**WHAT TO WORK ON:** From the first line of the records through the line containing "simple gates | 15", retype every line exactly and nothing else.

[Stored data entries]
'''

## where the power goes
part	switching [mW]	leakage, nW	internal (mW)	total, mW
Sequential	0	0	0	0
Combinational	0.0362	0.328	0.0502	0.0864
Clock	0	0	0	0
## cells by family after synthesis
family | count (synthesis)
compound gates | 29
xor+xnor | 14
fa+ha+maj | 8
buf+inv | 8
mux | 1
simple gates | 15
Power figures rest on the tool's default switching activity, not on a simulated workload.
==> flow/design.v <==
module poly(I1,I2,I3,I4,I5,I6,O1);
  input  [11:0] I1;
  input  [11:0] I2;
  input  [11:0] I3;
  input [21:0] I4;
  input [21:0] I5;
  input [21:0] I6;
  output O1;
  wire [23:0] var_16 = {2'b00,I4};
  wire [23:0] var_17 = {2'b00,I5};
  wire [23:0] var_18 = {2'b00,I6};
  wire [13:0] var_12 = {2'b00,I1};
  wire [13:0] var_13 = {2'b00,I2};
  wire [13:0] var_14 = {2'b00,I3};
  wire [28:0] var_10 = {27'b000000000000000000000000000,2'b01};
  wire [23:0] var_19 = ((var_16 + var_17) + var_18);
  wire [27:0] var_15 = {14'b00000000000000,((var_12 + var_13) + var_14)};
  wire [28:0] var_11 = {15'b000000000000000,((14'b00000000000001 * var_14) + ((14'b00000000000001 * var_13) + ((14'b00000000000001 * var_12) + 14'b00000000000000)))};
  wire [26:0] tmp_0 = {3'b000,((24'b000000000000000000000001 * var_18) + ((24'b000000000000000000000001 * var_17) + ((24'b000000000000000000000001 * var_16) + 24'b000000000000000000000000)))};
  wire [26:0] tmp_1 = {25'b0000000000000000000000000,2'b11};
  wire tmp_2 = (tmp_0 < tmp_1);
  wire [28:0] tmp_3 = (((-{2'b00,tmp_2}) * var_10) + (((-{7'b0000000,I4}) * var_10) + (((-{7'b0000000,I5}) * var_10) + (((-{7'b0000000,I6}) * var_10) + ((var_11 * var_11) + 29'b00000000000000000000000000000)))));
  wire [27:0] tmp_4 = (var_15 * var_15);
  wire [27:0] tmp_5 = ({{{{1'b0,var_19},1'b0},1'b0},1'b0} + {{{{1'b0,1'b0},1'b0},1'b0},var_19});
  wire tmp_6 = (tmp_4 < tmp_5);
  wire lhs1 = ((tmp_3[28:28]) == (1'b1));
  wire rhs1 = tmp_6;
  assign O1 = (lhs1 == rhs1);
endmodule
==> flow/run.sh <==
#!/bin/bash
# OpenROAD 26Q1-2900-gdf79404cd8, Yosys 0.63+post, stock flow scripts
make -C /OpenROAD-flow-scripts/flow DESIGN_CONFIG=/design/flow/config.mk WORK_HOME=/design/flow/orfs finish
==> flow/config.mk <==
export PLATFORM = sky130hd
export DESIGN_NAME = poly
export DESIGN_NICKNAME = poly
export VERILOG_FILES = /design/flow/design.v
export SDC_FILE = /design/flow/constraint.sdc
export NUM_CORES = 4
export LEC_CHECK = 1
export CORE_UTILIZATION = 40
==> flow/constraint.sdc <==
current_design poly

set clk_period 22.2
set clk_io_pct 0.2

create_clock -name clk0 -period $clk_period

set non_clock_inputs [all_inputs -no_clocks]
set_input_delay [expr $clk_period * $clk_io_pct] -clock clk0 $non_clock_inputs
set_output_delay [expr $clk_period * $clk_io_pct] -clock clk0 [all_outputs]
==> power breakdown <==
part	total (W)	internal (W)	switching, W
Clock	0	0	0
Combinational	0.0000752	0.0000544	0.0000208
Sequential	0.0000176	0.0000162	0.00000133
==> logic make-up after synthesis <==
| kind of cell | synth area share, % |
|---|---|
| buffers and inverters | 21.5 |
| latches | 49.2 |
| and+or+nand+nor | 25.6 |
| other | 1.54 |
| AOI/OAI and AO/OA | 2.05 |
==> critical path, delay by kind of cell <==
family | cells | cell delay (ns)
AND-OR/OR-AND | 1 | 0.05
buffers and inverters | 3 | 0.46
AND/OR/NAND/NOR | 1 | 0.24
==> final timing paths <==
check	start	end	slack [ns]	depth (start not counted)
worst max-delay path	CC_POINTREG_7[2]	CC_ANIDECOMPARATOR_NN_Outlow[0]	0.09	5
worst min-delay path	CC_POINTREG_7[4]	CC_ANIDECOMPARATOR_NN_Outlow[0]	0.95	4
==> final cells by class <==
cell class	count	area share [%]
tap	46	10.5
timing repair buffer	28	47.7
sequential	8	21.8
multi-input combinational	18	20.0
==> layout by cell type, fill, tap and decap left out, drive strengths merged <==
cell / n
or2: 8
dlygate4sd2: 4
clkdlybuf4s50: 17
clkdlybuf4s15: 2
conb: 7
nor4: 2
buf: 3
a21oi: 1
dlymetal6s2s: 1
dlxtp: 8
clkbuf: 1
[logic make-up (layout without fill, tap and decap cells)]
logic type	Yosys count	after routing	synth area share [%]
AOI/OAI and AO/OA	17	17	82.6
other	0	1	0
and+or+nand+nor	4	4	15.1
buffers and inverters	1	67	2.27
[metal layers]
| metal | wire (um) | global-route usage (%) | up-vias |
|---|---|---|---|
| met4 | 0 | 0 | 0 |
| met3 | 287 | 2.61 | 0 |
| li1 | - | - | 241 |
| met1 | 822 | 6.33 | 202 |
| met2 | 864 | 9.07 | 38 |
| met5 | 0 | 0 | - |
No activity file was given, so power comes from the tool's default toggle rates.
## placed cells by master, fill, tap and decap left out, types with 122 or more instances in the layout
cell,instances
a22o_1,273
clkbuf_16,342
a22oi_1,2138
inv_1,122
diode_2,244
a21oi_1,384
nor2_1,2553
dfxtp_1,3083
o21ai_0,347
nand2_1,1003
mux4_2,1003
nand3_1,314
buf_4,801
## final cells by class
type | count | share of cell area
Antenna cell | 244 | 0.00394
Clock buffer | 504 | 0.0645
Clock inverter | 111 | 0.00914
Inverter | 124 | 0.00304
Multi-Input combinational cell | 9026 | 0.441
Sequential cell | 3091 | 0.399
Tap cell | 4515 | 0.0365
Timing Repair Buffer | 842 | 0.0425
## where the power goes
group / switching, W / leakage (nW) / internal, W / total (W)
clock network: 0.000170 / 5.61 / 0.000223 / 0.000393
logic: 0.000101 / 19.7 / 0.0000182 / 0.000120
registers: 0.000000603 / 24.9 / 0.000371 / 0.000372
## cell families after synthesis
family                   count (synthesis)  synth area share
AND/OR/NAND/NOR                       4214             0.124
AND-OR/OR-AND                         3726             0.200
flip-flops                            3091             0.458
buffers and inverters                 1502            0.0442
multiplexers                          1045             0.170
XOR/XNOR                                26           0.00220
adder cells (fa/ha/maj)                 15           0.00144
--- config.mk ---
export PLATFORM = sky130hd
export DESIGN_NAME = counter
export DESIGN_NICKNAME = counter
export VERILOG_FILES = /design/flow/design.v
export SDC_FILE = /design/flow/constraint.sdc
export NUM_CORES = 4
export LEC_CHECK = 1
export CORE_AREA = 10 10 70 70
export DIE_AREA = 0 0 80 80
--- constraint.sdc ---
current_design counter

set clk_period 1.7
set clk_io_pct 0.2

create_clock -name clk0 -period $clk_period [get_ports {fclk}]

set non_clock_inputs [all_inputs -no_clocks]
set_input_delay [expr $clk_period * $clk_io_pct] -clock clk0 $non_clock_inputs
set_output_delay [expr $clk_period * $clk_io_pct] -clock clk0 [all_outputs]
--- design.v ---
`timescale 1ns / 1ps
module counter(
    input clk,
    input fclk,
    output reg isfull
    );
reg [3:0] size = 0;
always @ (negedge fclk) begin
	if ((!clk)&(size!=4'b1011)) size <= size + 1;
	if (size == 4'b1011) begin
		size <= 0;
		isfull <= 1;
	end
	else isfull <= 0;
	end
endmodule
--- run.sh ---
#!/bin/bash
# OpenROAD 26Q1-2900-gdf79404cd8, Yosys 0.63+post, stock flow scripts
make -C /OpenROAD-flow-scripts/flow DESIGN_CONFIG=/design/flow/config.mk WORK_HOME=/design/flow/orfs finish
==> changes_impl.md <==
## Flow update

- Status: finished with violations
- Violated checks: setup timing
- Mean area per synthesized cell: 10.1 sq um
- Ys cells: 20
- Synth Area in Simple Gates: 19.8%
- Synth cell types: 13
- Post-DRT Antenna Nets: 0
- Post-DP HPWL: 312 microns
- Hold WC Path Type: register to register
- Total length of routed wires: 427 microns
- Routed vias: 169
- H-Tree Depth: 1
- Xor/xnor share: 8.64%
- Iteration tally of the first detailed-router pass: 3
- Iteration-0 DRC Markers: 2
- Worst-skew pair later-pin latency: 0.30 ns
- Largest area contributor in the netlist: dfxtp_1
- Main logic family: simple AND/OR/NAND/NOR gates
- Worst setup SP type: register
- Post-synth ARST share: 0%
- Chip Area, Yosys: 203 sq um
- Placed inst area: 295 sq um
- Vias per cell: 2.19
- CTS tree: done
- Synth Seq Share: 49.4%
- Initial antenna violation count: 0
- Post-CTS Hold Buffers: 0
- Tool warnings: 33
- Area of the core: 3420 sq um
- Post-route cell area: 328 sq um
- Layout cells sized above 1: 25.8%
- Area fraction in compound gates: 3.70%
- Filler cell count: 414
- Final GP Congestion: 0.667
- MUX area fraction: 10.5%
- Crit Path Max Fanout: 1
- Crit-path max cell delay: 0.29 ns
- First-pass GRT wire length: 828 microns
- Die area: 6400 sq um
- Tightest Pin Transition: 0.177 ns
- Count of library flops with an enable pin: 0
- Max-area cell share: 49.4%
- Die Span X: 80 microns
- Synth top cells by count: dfxtp_1 (5), nor2_1 (4)
- Syn Inst Count: 20
- Synth-to-layout area growth: 61.7%
- CTS Sinks: 5
- Vias in the first global route: 234
- Die Y-Extent: 80 microns
- Top Family by Delay on Critical Path: flip-flops
- Max Cap Viol: 0
- Setup CP Type: register to output port
- Synth top cell by count: dfxtp_1
- Pwr Density: 1620 nW/um^2
- Site Rows: 21
- # IOs: 3
- Synth top area cells: dfxtp_1 (49%), nor2_1 (7.4%), ha_1 (6.2%)
- Grt ovf: 0
- Buffers on Ports: 2
- Tot GR Track Use: 1.72%
- Clock slew at reported path FFs: 0.03 ns
- Starting Density: 5.93%
- Slew margin rel.: 88.2%
- CP Capture Type: output port
- RSZ-0062 raised after global routing: true
- Worst path cell trace: buf_2
- Final Skew: 0.00994 ns
- Mapped cell area: 203 sq um
- Clock Tree Buf Depth: 2
- Final hold vios: 0
- Worst path slowest cell: dfxtp_2
- Commonest flop: dfxtp_1
- Clock buffer count from CTS: 3
- CP bufs+invs: 1
- Slew Limit Fails: 0
- Final setup fails: 1
- Synthesis-stage register bit count: 5
- Critical path arrival: 1.54 ns
- Leak: 0.153 nW
- Inserted Diodes: 0
- DR WL/cell: 5.55 microns
- Adder Share, Synth: 6.17%
- Largest net degree at the start of global routing: 6
- Peak VDD IR: 0.346 mV
- YS warnings: 1
- Worst Path Required: 1.36 ns
- CTS root buf: clkbuf_4
- DRC viols: 0
- Setup TNS: -0.182 ns
- Final WS setup: -0.182 ns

'''

**TASK OUTPUT:**
## where the power goes
part	switching [mW]	leakage, nW	internal (mW)	total, mW
Sequential	0	0	0	0
Combinational	0.0362	0.328	0.0502	0.0864
Clock	0	0	0	0
## cells by family after synthesis
family | count (synthesis)
compound gates | 29
xor+xnor | 14
fa+ha+maj | 8
buf+inv | 8
mux | 1
simple gates | 15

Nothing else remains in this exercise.